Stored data
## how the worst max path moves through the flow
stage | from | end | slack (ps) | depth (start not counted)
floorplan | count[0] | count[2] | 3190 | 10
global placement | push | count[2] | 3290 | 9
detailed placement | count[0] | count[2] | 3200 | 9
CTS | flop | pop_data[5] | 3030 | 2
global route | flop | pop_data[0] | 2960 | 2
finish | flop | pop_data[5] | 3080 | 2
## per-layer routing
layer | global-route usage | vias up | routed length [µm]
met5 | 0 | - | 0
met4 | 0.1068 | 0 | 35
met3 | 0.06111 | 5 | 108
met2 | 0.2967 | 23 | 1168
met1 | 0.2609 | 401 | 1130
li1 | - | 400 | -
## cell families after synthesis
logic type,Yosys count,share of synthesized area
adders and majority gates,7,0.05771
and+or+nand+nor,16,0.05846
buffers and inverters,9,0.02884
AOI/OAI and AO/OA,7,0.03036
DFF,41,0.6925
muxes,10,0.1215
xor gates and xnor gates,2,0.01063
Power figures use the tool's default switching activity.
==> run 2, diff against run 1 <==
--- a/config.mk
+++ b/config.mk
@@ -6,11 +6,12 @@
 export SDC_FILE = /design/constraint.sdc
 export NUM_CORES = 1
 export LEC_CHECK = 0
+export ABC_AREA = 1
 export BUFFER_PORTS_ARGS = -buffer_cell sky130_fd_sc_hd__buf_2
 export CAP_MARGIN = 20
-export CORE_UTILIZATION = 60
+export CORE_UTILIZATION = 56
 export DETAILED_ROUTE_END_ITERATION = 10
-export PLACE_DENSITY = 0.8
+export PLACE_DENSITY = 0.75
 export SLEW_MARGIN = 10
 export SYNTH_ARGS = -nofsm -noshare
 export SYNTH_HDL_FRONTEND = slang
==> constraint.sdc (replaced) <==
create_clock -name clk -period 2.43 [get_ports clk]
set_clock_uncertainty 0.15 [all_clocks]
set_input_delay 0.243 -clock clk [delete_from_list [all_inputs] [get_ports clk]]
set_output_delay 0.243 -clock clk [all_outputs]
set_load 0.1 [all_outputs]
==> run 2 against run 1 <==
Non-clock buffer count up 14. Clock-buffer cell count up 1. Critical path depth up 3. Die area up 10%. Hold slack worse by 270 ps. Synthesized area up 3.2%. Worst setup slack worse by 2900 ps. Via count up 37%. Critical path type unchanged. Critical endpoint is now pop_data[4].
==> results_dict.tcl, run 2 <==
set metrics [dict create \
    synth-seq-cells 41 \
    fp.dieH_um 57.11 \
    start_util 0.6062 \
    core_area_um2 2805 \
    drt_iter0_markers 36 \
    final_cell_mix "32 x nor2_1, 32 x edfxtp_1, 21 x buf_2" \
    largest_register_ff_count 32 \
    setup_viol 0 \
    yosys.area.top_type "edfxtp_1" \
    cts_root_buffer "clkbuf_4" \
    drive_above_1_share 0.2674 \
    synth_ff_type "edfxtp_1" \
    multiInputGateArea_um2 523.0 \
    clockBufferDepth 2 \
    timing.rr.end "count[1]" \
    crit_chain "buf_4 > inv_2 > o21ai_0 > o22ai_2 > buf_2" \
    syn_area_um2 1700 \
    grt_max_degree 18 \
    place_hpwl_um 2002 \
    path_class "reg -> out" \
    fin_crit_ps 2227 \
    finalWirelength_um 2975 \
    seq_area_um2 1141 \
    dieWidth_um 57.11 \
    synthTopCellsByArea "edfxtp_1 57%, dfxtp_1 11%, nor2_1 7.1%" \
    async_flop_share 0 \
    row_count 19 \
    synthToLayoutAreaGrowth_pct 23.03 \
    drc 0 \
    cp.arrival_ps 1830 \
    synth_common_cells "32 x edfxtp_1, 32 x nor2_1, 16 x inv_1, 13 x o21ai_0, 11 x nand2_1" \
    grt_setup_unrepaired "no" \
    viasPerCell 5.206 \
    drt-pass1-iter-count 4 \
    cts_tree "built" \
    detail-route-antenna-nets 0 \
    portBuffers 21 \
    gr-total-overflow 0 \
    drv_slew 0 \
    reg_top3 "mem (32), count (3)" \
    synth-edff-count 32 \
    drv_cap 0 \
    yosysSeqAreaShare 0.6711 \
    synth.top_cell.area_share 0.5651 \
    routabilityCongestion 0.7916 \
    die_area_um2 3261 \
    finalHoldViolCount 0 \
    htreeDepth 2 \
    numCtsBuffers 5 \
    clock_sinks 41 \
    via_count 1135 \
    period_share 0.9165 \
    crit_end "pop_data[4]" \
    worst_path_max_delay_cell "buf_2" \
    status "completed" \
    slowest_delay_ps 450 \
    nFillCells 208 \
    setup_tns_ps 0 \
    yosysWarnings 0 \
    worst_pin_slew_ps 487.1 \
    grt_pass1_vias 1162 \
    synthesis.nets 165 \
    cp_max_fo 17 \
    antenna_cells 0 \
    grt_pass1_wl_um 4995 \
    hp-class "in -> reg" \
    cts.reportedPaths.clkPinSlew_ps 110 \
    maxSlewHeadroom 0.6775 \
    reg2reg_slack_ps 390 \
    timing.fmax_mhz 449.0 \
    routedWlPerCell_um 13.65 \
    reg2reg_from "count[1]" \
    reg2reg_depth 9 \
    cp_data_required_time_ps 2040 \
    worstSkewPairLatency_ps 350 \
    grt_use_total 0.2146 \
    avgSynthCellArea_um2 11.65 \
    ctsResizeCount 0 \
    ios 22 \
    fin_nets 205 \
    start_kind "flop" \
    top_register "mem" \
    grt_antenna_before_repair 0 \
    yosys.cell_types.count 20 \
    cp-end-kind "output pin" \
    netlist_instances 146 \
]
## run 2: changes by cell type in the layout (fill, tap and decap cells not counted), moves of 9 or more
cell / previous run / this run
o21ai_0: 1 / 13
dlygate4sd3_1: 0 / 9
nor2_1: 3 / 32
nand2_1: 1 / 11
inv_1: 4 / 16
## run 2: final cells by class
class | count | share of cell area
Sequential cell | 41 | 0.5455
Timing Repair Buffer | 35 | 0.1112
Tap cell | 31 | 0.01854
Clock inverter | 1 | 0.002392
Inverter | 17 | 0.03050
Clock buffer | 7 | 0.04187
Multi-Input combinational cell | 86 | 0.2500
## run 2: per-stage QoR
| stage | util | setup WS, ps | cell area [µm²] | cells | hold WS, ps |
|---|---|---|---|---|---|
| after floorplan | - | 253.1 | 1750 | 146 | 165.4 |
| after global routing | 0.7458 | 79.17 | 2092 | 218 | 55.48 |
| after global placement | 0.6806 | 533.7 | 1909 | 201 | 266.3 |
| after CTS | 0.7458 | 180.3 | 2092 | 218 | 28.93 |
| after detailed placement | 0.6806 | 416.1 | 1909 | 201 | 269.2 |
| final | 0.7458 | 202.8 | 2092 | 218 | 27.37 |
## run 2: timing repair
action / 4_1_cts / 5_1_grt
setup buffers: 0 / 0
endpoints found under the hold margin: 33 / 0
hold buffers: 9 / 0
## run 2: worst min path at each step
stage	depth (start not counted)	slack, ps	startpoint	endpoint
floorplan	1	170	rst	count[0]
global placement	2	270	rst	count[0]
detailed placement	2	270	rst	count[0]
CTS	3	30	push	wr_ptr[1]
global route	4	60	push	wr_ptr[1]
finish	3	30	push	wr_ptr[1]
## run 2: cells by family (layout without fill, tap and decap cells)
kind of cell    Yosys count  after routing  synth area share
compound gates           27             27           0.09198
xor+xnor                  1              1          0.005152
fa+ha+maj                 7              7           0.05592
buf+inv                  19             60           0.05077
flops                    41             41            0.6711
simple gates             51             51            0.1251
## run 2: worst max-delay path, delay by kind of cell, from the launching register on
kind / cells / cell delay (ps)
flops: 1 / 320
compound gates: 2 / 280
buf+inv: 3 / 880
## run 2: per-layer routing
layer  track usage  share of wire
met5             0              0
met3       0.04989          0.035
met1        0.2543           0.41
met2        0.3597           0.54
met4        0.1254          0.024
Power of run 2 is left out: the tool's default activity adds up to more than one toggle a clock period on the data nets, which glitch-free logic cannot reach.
<file path="src/hw/rtl/crdg_isqrt.sv">
// Pipelined integer square root, one root bit per stage.
`default_nettype none
module crdg_isqrt #(
    parameter int IN_W  = 54,
    parameter int TAG_W = 1
) (
    input  wire logic               i_clk,
    input  wire logic               i_rst_n,
    input  wire logic               i_en,
    input  wire logic               i_valid,
    input  wire logic [IN_W-1:0]    i_rad,
    input  wire logic [TAG_W-1:0]   i_tag,
    output logic                    o_valid,
    output logic [IN_W/2-1:0]       o_root,
    output logic [TAG_W-1:0]        o_tag
);
    localparam int N  = IN_W / 2;
    localparam int RW = IN_W / 2;

    logic             r_v    [N];
    logic [IN_W-1:0]  r_rad  [N];
    logic [RW+1:0]    r_rem  [N];
    logic [RW-1:0]    r_root [N];
    logic [TAG_W-1:0] r_tag  [N];

    logic [IN_W-1:0]  n_rad  [N];
    logic [RW+1:0]    n_rem  [N];
    logic [RW-1:0]    n_root [N];

    always_comb begin
        logic [IN_W-1:0] p_rad;
        logic [RW+1:0]   p_rem;
        logic [RW-1:0]   p_root;
        logic [RW+1:0]   pre;
        logic [RW+1:0]   trial;
        logic            b;
        for (int s = 0; s < N; s++) begin
            if (s == 0) begin
                p_rad  = i_rad;
                p_rem  = '0;
                p_root = '0;
            end else begin
                p_rad  = r_rad[s-1];
                p_rem  = r_rem[s-1];
                p_root = r_root[s-1];
            end
            // The remainder stays at most twice the partial root, so its top bits are zero.
            pre   = {p_rem[RW-1:0], p_rad[IN_W-1 -: 2]};
            trial = {p_root, 2'b01};
            b     = (pre >= trial);
            n_rem[s]  = b ? (pre - trial) : pre;
            n_root[s] = {p_root[RW-2:0], b};
            n_rad[s]  = {p_rad[IN_W-3:0], 2'b00};
        end
    end

    always_ff @(posedge i_clk) begin
        if (!i_rst_n) begin
            for (int s = 0; s < N; s++) r_v[s] <= 1'b0;
        end else if (i_en) begin
            r_v[0] <= i_valid;
            for (int s = 1; s < N; s++) r_v[s] <= r_v[s-1];
        end
    end

    always_ff @(posedge i_clk) begin
        if (i_en) begin
            r_tag[0] <= i_tag;
            for (int s = 1; s < N; s++) r_tag[s] <= r_tag[s-1];
            for (int s = 0; s < N; s++) begin
                r_rad[s]  <= n_rad[s];
                r_rem[s]  <= n_rem[s];
                r_root[s] <= n_root[s];
            end
        end
    end

    assign o_valid = r_v[N-1];
    assign o_root  = r_root[N-1];
    assign o_tag   = r_tag[N-1];

endmodule
`default_nettype wire

</file>
<file path="config.mk">
export PLATFORM = sky130hd
export DESIGN_NAME = crdg_isqrt
export DESIGN_NICKNAME = d
export VERILOG_FILES = /design/src/hw/rtl/crdg_isqrt.sv
export SDC_FILE = /design/constraint.sdc
export NUM_CORES = 2
export LEC_CHECK = 0
export ABC_AREA = 1
export BUFFER_PORTS_ARGS = -buffer_cell sky130_fd_sc_hd__clkbuf_2
export CELL_PAD_IN_SITES_DETAIL_PLACEMENT = 0
export CELL_PAD_IN_SITES_GLOBAL_PLACEMENT = 1
export CORE_MARGIN = 10
export CORE_UTILIZATION = 45
export CTS_BUF_LIST = sky130_fd_sc_hd__clkbuf_16
export CTS_CLUSTER_SIZE = 14
export DETAILED_ROUTE_END_ITERATION = 16
export PLACE_DENSITY = 0.8
export SLEW_MARGIN = 20
export SYNTH_ARGS = -nofsm -noshare
export SYNTH_HDL_FRONTEND = slang
export SYNTH_SLANG_ARGS = --single-unit
</file>
<file path="constraint.sdc">
create_clock -name i_clk -period 2.1 [get_ports i_clk]
set_input_delay 0 -clock i_clk [delete_from_list [all_inputs] [get_ports i_clk]]
set_output_delay 0 -clock i_clk [all_outputs]
set_load 0.1 [all_outputs]
</file>
==> out/results.md <==
- clock sink count: 1800
- result of the run: finished, violations left
- Final Wtd Congestion: 0.925
- IO Port Bufs: 87
- largest vdd supply drop: 0.858 mV
- fraction of registers with async set/reset: 0
- simple-gate area share of the yosys netlist: 0.237
- Post-Syn Nets: 11200
- reported leakage power: 0.0621 uW
- number of antenna violations at the first check in global routing: 2
- layout cells sized above 1: 0.336
- clock buffers created by TritonCTS: 196
- global-route wire length before repair: 440000 um
- Die W: 484 um
- top library cells by usage in the layout, fill and taps aside: sky130_fd_sc_hd__nand2_1, sky130_fd_sc_hd__buf_4, sky130_fd_sc_hd__edfxtp_1
- largest family of logic cells by synthesized area: simple AND/OR/NAND/NOR gates
- leading cell type in the layout, fill and taps excluded: sky130_fd_sc_hd__nand2_1
- area added between synthesis and finish: 41.1%
- Yosys top cell by area: sky130_fd_sc_hd__edfxtp_1
- Critical Path End: r_rem[1][156]$_DFFE_PP_
- average instance area after synthesis: 9.02 um2
- Initial Util: 0.452
- clk_skew: 83.4 ps
- detailed-router iteration count before antenna repair: 8
- Synth top area share: 0.557
- wire length reported by the detailed router: 295000 um
- GR Util met3: 0.0263
- final slew viol count: 0
- Yosys warning count: 0
- later-pin clock latency in the skew report: 910 ps
- minimum clock period: 2310 ps
- I/O Pins: 88
- violations in the final reports: negative setup slack
- Maximum Capacitance Violations: 0
- startpoint of the worst setup timing path: r_rem[1][128]$_DFFE_PP_
- slew at the pin closest to its max-slew limit: 639 ps
- number of global-route vias before repair: 80000
- FF-to-FF End: r_rem[1][156]$_DFFE_PP_
- prevailing post-synth register cell: sky130_fd_sc_hd__edfxtp_1
- post-synth design cell area: 97000 um2
- share of cell area taken by muxes after synthesis: 0
- launching element type of the critical path: register
- post-placement cell count: 15500
- Die Height: 484 um
- unrepaired setup endpoints after global routing: true
- Adder-Cell Fraction of Synth Area: 0.0525
- kind of critical path: register to register
- count of endpoints failing setup in the final report: 432
- global route hottest layer: met2
- post-synthesis share of cell area spent on xor and xnor gates: 0.0260
- compound-gate portion of the synthesized area: 0.0471
- Data arrival, critical path: 2920 ps
- post-synthesis instance total: 10700
- DR WL/cell: 17.9 um
- depth of the most critical reg-to-reg path: 13
- startpoint of the tightest hold check path: i_rst_n
- DRC violation total after the first TritonRoute iteration: 6210
- DP HPWL: 212000 um
- largest cells by area after synthesis: sky130_fd_sc_hd__edfxtp_1, sky130_fd_sc_hd__nand2_1, sky130_fd_sc_hd__inv_1
- #FFs+latches synth: 1800
- total congestion overflow: 0
- Pwr per Cell Area: 893 nW/um2
- Die ar.: 235000 um2
- Max clock buf depth: 3
- core region area: 214000 um2
- total power draw: 122000 uW
- Via-to-Cell Ratio: 4.99
- total number of vias: 82200
- Final Hold Fails: 0
- period utilization: 1.10
- met2 Usage GRT: 0.402
- slack of the worst reg-to-reg path: -210 ps
- maximum number of pins on one net before global-route repair: 89
- met1 usage: 0.311
- Required @ worst endpoint: 2710 ps
- max_slew headroom: 0.569
- clock tree from TritonCTS: done
- CP endpoint kind: register
- Worst R2R Start: r_rem[1][128]$_DFFE_PP_
- global router's overall resource usage: 0.234
- non-filler cells, final: 16500
- final setup slack of the worst path: -211 ps
- EDFF count, synth: 1799
- Max FO, Critical Path: 8
- H-tree depth: 4
- number of distinct standard cells referenced by the synthesized netlist: 55
- share of the yosys chip area belonging to registers: 0.557
- Reg clk slew, reported paths: 70 ps
- Post-route DRC: 0
- highest clock frequency the design can meet: 433 MHz
- row cnt: 170
- Hold Path Class: input port to register
- Root Buffer Master: sky130_fd_sc_hd__clkbuf_16
- number of nets with antenna violations after detailed routing: 0
- net count reported at finish: 13900
stage by stage:
stage	area [um2]	setup slack (ps)	hold WS, ps	util	TNS, ps
after global routing	137000	-299	130	0.638	-83850
after floorplan	97000	90.4	98.9	-	0
after global placement	116000	-413	177	0.539	-92840
after CTS	129000	-174	48.6	0.604	-30640
final	137000	-211	124	0.638	-31480
after detailed placement	116000	-422	179	0.539	-93960
worst min-delay path by stage:
stage,to,slack (ps),depth (start not counted)
finish,r_v[1][10]$_SDFFCE_PN0P_,120,4
global route,r_v[1][8]$_SDFFCE_PN0P_,130,4
CTS,r_v[1][2]$_SDFFCE_PN0P_,50,4
detailed placement,r_rad[0][3]$_DFFE_PP_,180,1
global placement,r_rad[0][37]$_DFFE_PP_,180,1
floorplan,r_rad[0][0]$_DFFE_PP_,100,0
registers in the layout, summed over array words and instances (netlist names):
| name | count |
|---|---|
| r_v | 27 |
| r_root | 378 |
| r_tag | 27 |
| r_rad | 702 |
| r_rem | 666 |
final cells by class:
cell class,count,area [um2]
inverter,1859,7150
fill,17200,77500
timing repair buffer,2615,21400
clock buffer,196,4900
antenna,2,5.00
timing repair inverter,10,150
clock inverter,169,1920
multi-input combinational,6997,43800
tap,2838,3550
sequential,1800,54000
repair_timing:
item / 4_1_cts / 5_1_grt
setup endpoints to repair: 612 / 668
endpoints found under the hold margin: 1282 / 0
buffers inserted: 195 / 242
gates resized for setup: 772 / 1330
hold buffers: 117 / 0
pin swaps: 176 / 433
cloned: 14 / 22
Yosys cell counts (34+ instances only):
cell type,instances
sky130_fd_sc_hd__a21oi_1,388
sky130_fd_sc_hd__a21oi_2,64
sky130_fd_sc_hd__buf_6,40
sky130_fd_sc_hd__edfxtp_1,1799
sky130_fd_sc_hd__ha_1,407
sky130_fd_sc_hd__inv_1,1833
sky130_fd_sc_hd__nand2_1,3443
sky130_fd_sc_hd__nand3_1,648
sky130_fd_sc_hd__nand3b_1,81
sky130_fd_sc_hd__nand4_1,184
sky130_fd_sc_hd__nor2_1,852
sky130_fd_sc_hd__nor2_2,40
sky130_fd_sc_hd__nor3_1,113
sky130_fd_sc_hd__o21ai_0,219
sky130_fd_sc_hd__o21ai_1,44
sky130_fd_sc_hd__o21ai_2,34
sky130_fd_sc_hd__xnor2_1,100
sky130_fd_sc_hd__xor2_1,188
where the power goes:
group / switching (uW) / internal [uW] / total [uW]
Clock: 15400 / 20500 / 36000
Combinational: 20600 / 18000 / 38600
Sequential: 3140 / 44500 / 47600
Total: 39200 / 83000 / 122000
metal layers:
| metal | part of all wire | wire length (um) | vias up |
|---|---|---|---|
| met2 | 0.49 | 144000 | 2217 |
| li1 | - | - | 40500 |
| met3 | 0.048 | 14200 | 537 |
| met5 | 0 | 0 | - |
| met4 | 0.032 | 9360 | 0 |
| met1 | 0.43 | 128000 | 39000 |
kinds of logic after synthesis:
logic type                 after synthesis
buffers and inverters                 1951
other                                    1
and+or+nand+nor                       5495
AOI/OAI and AO/OA                      806
adders and majority gates              407
DFF                                   1800
xor gates and xnor gates               288
critical path: stages, from the launching register on:
cell                       delay [ps]
sky130_fd_sc_hd__edfxtp_1         480
sky130_fd_sc_hd__ha_4             270
sky130_fd_sc_hd__nand2_1           60
sky130_fd_sc_hd__nand2_1          130
sky130_fd_sc_hd__nand2_2          120
sky130_fd_sc_hd__nand2_4           60
sky130_fd_sc_hd__a21oi_4          170
sky130_fd_sc_hd__nor2_4            70
sky130_fd_sc_hd__nor2_4           150
sky130_fd_sc_hd__nand2_8          120
sky130_fd_sc_hd__buf_6            150
sky130_fd_sc_hd__buf_16           150
sky130_fd_sc_hd__nand2_2           50
sky130_fd_sc_hd__nand2_1           50
(Power assumes the default switching activity.)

● EXERCISE
Copy out each line from the preceding entries that mentions the word "moves".

● FINAL ANSWER
## how the worst max path moves through the flow
## run 2: changes by cell type in the layout (fill, tap and decap cells not counted), moves of 9 or more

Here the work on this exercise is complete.